## Directions
Return the run of lines below that opens with the line containing "numCtsBuffers 49 \" and closes with the line containing "fp.dieH_um 167.6 \", keeping each one exact.

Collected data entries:
+++

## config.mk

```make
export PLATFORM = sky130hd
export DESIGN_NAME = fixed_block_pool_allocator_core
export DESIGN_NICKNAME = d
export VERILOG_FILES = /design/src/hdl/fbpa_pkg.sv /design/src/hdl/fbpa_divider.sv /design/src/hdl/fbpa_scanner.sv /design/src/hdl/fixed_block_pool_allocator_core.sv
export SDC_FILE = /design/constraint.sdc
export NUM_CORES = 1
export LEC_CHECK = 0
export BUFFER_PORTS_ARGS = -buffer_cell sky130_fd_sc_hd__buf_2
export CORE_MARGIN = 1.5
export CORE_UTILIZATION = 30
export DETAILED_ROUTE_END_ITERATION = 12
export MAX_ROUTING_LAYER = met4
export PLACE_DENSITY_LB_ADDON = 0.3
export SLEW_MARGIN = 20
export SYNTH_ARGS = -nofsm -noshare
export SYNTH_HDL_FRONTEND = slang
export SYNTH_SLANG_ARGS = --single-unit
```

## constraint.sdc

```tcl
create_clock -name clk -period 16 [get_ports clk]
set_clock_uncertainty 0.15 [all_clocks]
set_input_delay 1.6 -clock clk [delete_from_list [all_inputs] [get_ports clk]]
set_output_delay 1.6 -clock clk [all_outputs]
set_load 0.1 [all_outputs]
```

+++

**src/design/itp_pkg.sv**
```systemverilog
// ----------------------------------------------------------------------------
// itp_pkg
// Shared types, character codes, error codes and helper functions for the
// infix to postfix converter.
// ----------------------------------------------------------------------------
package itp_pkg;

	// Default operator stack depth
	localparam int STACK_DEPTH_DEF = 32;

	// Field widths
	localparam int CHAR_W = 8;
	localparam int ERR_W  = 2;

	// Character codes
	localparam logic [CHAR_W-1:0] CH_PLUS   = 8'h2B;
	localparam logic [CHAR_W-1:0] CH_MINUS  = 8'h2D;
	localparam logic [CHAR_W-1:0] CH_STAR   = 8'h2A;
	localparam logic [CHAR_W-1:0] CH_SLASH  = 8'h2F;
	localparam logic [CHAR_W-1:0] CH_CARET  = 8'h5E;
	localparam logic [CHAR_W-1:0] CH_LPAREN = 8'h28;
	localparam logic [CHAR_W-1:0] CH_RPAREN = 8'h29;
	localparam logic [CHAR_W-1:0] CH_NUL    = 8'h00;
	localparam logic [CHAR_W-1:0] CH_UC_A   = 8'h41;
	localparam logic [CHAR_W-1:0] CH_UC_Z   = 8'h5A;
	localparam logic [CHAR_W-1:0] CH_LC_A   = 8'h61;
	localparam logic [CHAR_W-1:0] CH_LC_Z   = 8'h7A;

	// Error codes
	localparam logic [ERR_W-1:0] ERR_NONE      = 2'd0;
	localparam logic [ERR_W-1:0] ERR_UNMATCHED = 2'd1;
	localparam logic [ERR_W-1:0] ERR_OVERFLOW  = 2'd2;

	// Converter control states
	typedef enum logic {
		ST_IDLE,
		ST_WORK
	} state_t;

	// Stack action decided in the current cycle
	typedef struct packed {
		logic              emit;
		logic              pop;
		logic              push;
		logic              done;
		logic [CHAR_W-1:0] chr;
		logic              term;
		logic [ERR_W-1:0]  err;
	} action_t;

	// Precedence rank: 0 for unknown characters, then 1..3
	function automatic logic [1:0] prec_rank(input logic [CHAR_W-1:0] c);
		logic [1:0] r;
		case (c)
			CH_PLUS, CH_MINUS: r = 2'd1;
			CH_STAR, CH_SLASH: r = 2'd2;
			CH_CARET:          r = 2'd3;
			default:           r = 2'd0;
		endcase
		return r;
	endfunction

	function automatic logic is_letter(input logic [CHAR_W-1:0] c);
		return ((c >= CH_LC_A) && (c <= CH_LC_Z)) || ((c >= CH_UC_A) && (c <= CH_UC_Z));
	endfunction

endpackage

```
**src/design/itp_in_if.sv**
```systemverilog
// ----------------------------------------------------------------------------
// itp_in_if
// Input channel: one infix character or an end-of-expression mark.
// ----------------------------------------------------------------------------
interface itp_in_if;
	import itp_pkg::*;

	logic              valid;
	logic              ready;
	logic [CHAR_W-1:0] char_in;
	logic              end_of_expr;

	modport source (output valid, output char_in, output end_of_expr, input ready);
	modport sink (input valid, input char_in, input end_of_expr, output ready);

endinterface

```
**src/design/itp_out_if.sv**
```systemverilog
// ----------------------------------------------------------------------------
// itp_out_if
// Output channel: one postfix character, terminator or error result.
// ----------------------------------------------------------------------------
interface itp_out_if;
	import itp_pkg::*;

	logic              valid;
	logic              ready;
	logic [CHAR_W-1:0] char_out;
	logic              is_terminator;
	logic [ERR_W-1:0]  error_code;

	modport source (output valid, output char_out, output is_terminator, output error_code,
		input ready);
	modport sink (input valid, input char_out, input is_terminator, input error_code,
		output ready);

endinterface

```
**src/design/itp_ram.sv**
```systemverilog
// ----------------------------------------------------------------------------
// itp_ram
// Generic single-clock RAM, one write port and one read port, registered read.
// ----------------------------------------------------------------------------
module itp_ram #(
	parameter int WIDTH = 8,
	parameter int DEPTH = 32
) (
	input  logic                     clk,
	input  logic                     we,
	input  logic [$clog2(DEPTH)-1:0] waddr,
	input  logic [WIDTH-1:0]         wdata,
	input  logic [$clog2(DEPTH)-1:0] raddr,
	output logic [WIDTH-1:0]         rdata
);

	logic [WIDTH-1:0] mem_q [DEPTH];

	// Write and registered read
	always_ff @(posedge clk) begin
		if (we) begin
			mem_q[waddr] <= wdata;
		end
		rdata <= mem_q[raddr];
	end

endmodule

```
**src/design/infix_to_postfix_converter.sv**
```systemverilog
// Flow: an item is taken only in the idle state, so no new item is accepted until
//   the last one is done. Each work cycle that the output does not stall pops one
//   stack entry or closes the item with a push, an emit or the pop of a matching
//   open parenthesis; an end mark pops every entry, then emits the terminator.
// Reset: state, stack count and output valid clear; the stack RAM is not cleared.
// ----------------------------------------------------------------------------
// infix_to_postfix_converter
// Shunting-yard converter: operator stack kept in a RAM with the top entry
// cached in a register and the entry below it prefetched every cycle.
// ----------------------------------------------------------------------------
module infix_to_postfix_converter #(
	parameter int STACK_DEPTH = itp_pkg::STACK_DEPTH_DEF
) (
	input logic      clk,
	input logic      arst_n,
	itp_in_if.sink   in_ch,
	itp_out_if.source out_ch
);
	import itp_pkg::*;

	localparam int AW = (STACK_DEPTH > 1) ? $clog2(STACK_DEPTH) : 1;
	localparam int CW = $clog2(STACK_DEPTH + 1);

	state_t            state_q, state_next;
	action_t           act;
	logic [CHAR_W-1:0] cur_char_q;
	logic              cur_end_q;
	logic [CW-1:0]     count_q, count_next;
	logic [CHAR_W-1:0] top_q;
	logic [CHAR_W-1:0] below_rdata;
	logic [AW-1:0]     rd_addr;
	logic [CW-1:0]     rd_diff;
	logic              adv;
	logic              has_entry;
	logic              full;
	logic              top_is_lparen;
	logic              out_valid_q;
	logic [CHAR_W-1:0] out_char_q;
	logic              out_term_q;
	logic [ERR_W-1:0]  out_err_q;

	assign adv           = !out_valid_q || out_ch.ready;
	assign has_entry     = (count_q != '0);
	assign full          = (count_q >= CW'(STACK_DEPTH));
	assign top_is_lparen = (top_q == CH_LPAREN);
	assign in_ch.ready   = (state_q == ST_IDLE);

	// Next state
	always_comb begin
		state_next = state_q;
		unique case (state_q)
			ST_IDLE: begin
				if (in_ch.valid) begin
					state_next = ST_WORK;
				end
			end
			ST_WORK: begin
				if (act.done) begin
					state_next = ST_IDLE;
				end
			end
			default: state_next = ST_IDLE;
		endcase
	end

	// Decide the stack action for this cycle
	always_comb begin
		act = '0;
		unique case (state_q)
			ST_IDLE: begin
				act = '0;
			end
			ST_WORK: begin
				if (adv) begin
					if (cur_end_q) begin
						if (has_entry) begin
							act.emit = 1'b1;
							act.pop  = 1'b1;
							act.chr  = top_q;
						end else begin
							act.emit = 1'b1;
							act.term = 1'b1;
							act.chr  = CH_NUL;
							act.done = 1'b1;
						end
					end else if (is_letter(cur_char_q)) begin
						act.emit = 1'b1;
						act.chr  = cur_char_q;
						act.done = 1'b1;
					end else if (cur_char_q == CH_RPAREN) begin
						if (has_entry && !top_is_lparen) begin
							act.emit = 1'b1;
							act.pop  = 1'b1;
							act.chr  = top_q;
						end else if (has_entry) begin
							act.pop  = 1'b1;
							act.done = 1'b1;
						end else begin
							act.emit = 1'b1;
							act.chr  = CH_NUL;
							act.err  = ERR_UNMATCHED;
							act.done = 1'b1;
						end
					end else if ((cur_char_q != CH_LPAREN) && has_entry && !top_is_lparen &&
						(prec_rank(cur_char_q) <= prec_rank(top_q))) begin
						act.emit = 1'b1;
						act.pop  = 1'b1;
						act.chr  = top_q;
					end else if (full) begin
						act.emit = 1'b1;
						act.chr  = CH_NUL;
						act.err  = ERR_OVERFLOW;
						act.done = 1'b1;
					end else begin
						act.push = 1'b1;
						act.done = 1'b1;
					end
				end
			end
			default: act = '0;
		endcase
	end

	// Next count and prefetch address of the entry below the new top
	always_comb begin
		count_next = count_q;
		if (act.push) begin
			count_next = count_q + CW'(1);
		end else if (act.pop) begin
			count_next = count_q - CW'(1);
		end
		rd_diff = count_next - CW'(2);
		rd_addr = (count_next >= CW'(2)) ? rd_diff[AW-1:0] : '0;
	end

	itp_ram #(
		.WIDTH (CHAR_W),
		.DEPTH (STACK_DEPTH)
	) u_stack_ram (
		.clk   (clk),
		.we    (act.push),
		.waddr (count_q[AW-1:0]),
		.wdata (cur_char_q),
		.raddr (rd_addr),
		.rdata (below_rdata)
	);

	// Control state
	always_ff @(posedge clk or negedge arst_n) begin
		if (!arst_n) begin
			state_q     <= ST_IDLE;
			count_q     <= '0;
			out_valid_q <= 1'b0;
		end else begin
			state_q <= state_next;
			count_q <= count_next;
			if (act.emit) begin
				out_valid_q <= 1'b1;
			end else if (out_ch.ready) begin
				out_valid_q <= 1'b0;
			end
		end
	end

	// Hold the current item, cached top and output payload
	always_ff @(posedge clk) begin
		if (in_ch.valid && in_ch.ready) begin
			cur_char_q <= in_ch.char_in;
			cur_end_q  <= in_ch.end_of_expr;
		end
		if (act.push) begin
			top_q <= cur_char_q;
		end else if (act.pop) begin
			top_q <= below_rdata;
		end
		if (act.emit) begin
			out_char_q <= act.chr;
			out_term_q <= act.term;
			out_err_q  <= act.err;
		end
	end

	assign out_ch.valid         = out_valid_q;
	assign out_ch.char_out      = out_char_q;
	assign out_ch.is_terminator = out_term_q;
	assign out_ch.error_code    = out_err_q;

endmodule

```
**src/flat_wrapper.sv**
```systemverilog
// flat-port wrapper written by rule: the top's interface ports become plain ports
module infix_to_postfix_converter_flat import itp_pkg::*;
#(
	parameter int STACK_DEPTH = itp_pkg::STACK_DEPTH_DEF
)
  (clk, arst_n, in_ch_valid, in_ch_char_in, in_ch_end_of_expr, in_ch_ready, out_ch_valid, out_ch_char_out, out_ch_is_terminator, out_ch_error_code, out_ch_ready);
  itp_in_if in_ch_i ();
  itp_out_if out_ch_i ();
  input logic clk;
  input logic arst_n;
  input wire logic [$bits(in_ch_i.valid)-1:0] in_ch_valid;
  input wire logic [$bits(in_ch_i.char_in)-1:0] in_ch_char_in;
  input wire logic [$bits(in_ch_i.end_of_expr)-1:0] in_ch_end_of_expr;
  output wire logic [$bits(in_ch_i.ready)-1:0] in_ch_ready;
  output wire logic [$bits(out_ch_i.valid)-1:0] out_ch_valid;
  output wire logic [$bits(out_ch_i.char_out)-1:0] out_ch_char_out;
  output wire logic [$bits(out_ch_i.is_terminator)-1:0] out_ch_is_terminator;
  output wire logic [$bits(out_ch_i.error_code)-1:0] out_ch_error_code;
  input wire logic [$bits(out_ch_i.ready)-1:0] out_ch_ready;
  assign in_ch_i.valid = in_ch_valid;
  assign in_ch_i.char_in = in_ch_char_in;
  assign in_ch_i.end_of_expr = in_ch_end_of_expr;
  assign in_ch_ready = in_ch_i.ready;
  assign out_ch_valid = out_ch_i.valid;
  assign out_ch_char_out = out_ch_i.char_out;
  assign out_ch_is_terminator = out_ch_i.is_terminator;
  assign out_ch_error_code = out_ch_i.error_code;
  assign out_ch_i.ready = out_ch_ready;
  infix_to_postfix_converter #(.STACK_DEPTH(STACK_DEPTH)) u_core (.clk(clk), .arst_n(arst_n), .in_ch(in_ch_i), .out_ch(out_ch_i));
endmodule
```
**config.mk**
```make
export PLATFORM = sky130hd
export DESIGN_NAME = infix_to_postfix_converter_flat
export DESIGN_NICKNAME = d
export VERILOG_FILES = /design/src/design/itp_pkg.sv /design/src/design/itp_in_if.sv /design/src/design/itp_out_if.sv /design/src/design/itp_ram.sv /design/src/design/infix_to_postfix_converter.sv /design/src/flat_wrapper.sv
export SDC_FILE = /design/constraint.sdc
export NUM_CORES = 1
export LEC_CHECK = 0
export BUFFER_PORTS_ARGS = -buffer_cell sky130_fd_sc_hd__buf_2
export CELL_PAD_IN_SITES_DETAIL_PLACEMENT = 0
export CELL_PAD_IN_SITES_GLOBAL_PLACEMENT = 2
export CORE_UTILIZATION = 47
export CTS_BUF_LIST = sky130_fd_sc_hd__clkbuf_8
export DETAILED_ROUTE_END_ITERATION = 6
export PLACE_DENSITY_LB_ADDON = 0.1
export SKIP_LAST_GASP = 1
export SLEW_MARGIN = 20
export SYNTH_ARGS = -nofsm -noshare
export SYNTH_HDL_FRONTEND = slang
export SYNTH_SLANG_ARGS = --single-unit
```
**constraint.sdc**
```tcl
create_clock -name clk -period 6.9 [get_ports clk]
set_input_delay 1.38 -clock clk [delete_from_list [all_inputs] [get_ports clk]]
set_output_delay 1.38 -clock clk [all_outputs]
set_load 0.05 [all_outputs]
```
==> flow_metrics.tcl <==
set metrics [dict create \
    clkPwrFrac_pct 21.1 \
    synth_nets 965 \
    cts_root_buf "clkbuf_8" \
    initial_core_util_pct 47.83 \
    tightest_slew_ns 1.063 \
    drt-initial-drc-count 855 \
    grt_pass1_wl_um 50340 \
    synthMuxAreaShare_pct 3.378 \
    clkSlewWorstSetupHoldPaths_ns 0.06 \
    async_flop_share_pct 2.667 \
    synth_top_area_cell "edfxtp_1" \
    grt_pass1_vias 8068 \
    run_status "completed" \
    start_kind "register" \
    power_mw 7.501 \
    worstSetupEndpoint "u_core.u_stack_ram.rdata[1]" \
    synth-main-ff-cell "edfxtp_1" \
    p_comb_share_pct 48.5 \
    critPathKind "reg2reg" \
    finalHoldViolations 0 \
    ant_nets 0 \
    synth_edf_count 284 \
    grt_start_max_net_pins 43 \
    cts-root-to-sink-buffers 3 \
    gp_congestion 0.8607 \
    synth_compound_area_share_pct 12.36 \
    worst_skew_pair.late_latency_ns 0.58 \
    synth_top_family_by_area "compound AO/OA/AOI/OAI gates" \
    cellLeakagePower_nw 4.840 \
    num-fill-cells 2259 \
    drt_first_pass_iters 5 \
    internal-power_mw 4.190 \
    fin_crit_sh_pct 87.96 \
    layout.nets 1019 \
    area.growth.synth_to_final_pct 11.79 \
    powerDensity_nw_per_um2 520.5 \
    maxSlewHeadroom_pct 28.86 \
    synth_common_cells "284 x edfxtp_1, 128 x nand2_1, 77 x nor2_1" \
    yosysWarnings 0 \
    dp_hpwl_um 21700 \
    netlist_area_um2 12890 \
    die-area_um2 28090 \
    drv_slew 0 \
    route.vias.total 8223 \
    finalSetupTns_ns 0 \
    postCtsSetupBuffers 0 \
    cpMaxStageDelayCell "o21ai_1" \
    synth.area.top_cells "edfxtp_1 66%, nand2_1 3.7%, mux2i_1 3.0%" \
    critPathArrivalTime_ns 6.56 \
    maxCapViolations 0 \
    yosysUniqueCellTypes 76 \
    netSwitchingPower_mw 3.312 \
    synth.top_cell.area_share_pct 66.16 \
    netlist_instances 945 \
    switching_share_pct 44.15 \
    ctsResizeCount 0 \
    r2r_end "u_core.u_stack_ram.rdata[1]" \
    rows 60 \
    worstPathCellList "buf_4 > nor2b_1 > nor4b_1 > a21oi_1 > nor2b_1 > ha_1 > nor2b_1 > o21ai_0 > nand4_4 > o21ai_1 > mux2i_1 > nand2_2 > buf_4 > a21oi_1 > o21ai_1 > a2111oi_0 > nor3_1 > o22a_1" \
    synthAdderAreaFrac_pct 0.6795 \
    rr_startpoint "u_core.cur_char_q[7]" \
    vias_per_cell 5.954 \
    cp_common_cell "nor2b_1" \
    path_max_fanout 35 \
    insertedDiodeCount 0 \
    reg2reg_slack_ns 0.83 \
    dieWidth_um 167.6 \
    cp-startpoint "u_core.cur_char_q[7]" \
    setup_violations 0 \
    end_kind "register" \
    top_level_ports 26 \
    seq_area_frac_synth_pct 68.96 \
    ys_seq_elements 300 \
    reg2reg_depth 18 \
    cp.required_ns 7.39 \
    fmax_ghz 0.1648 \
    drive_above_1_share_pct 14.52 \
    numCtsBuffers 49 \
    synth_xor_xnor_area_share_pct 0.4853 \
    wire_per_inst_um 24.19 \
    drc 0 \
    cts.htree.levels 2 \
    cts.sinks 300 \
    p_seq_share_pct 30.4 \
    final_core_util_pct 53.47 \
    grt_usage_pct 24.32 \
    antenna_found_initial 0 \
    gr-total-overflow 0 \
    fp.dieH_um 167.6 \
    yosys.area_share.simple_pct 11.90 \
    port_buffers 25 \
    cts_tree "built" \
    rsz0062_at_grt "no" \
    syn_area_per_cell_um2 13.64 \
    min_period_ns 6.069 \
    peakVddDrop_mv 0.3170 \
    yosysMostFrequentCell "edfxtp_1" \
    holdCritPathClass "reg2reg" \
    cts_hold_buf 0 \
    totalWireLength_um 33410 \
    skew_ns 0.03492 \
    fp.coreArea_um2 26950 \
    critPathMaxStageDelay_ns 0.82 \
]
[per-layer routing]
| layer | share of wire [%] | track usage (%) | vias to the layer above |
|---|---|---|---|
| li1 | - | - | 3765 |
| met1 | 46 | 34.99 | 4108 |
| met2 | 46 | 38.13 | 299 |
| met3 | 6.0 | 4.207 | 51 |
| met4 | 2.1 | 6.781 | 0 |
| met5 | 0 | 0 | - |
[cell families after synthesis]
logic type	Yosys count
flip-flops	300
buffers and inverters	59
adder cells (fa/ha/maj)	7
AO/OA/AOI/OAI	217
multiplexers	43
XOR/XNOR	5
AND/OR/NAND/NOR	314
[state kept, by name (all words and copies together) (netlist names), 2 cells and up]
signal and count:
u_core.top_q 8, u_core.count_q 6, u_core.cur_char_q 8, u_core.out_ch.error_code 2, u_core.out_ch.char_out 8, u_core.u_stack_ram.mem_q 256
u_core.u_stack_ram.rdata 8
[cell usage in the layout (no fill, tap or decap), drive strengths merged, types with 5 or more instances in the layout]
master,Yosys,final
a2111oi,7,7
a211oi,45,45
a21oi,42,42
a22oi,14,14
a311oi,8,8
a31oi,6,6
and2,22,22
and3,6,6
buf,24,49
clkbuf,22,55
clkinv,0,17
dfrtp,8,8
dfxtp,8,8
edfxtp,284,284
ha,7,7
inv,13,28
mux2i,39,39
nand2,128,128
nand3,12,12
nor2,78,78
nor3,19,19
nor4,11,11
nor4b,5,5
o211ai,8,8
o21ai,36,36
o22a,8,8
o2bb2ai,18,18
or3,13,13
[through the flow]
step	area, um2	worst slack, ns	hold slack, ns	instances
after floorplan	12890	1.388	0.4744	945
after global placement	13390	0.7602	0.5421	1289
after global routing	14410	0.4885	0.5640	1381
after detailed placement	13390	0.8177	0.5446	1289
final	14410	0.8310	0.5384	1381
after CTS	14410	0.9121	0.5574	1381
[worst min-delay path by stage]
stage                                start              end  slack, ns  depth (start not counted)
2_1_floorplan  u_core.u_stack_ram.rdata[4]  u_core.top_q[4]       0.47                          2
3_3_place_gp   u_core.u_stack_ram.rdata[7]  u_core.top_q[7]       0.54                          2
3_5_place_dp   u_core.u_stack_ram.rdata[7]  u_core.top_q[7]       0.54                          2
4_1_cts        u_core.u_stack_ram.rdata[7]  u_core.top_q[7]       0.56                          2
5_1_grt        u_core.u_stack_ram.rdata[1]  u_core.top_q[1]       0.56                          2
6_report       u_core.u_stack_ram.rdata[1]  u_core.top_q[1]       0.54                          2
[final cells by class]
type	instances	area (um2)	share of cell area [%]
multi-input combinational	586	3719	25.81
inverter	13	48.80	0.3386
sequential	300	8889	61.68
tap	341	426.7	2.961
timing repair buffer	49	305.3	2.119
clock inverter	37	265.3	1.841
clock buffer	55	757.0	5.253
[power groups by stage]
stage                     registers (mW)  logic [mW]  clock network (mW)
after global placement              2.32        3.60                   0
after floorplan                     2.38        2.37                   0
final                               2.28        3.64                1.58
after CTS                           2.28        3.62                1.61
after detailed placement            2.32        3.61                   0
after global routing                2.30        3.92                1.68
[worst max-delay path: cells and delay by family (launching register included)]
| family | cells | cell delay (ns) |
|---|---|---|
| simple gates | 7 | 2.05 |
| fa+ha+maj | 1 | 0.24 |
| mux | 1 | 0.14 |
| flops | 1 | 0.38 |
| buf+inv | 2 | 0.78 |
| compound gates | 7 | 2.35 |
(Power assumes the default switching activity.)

+++

## Response for this exercise
    numCtsBuffers 49 \
    synth_xor_xnor_area_share_pct 0.4853 \
    wire_per_inst_um 24.19 \
    drc 0 \
    cts.htree.levels 2 \
    cts.sinks 300 \
    p_seq_share_pct 30.4 \
    final_core_util_pct 53.47 \
    grt_usage_pct 24.32 \
    antenna_found_initial 0 \
    gr-total-overflow 0 \
    fp.dieH_um 167.6 \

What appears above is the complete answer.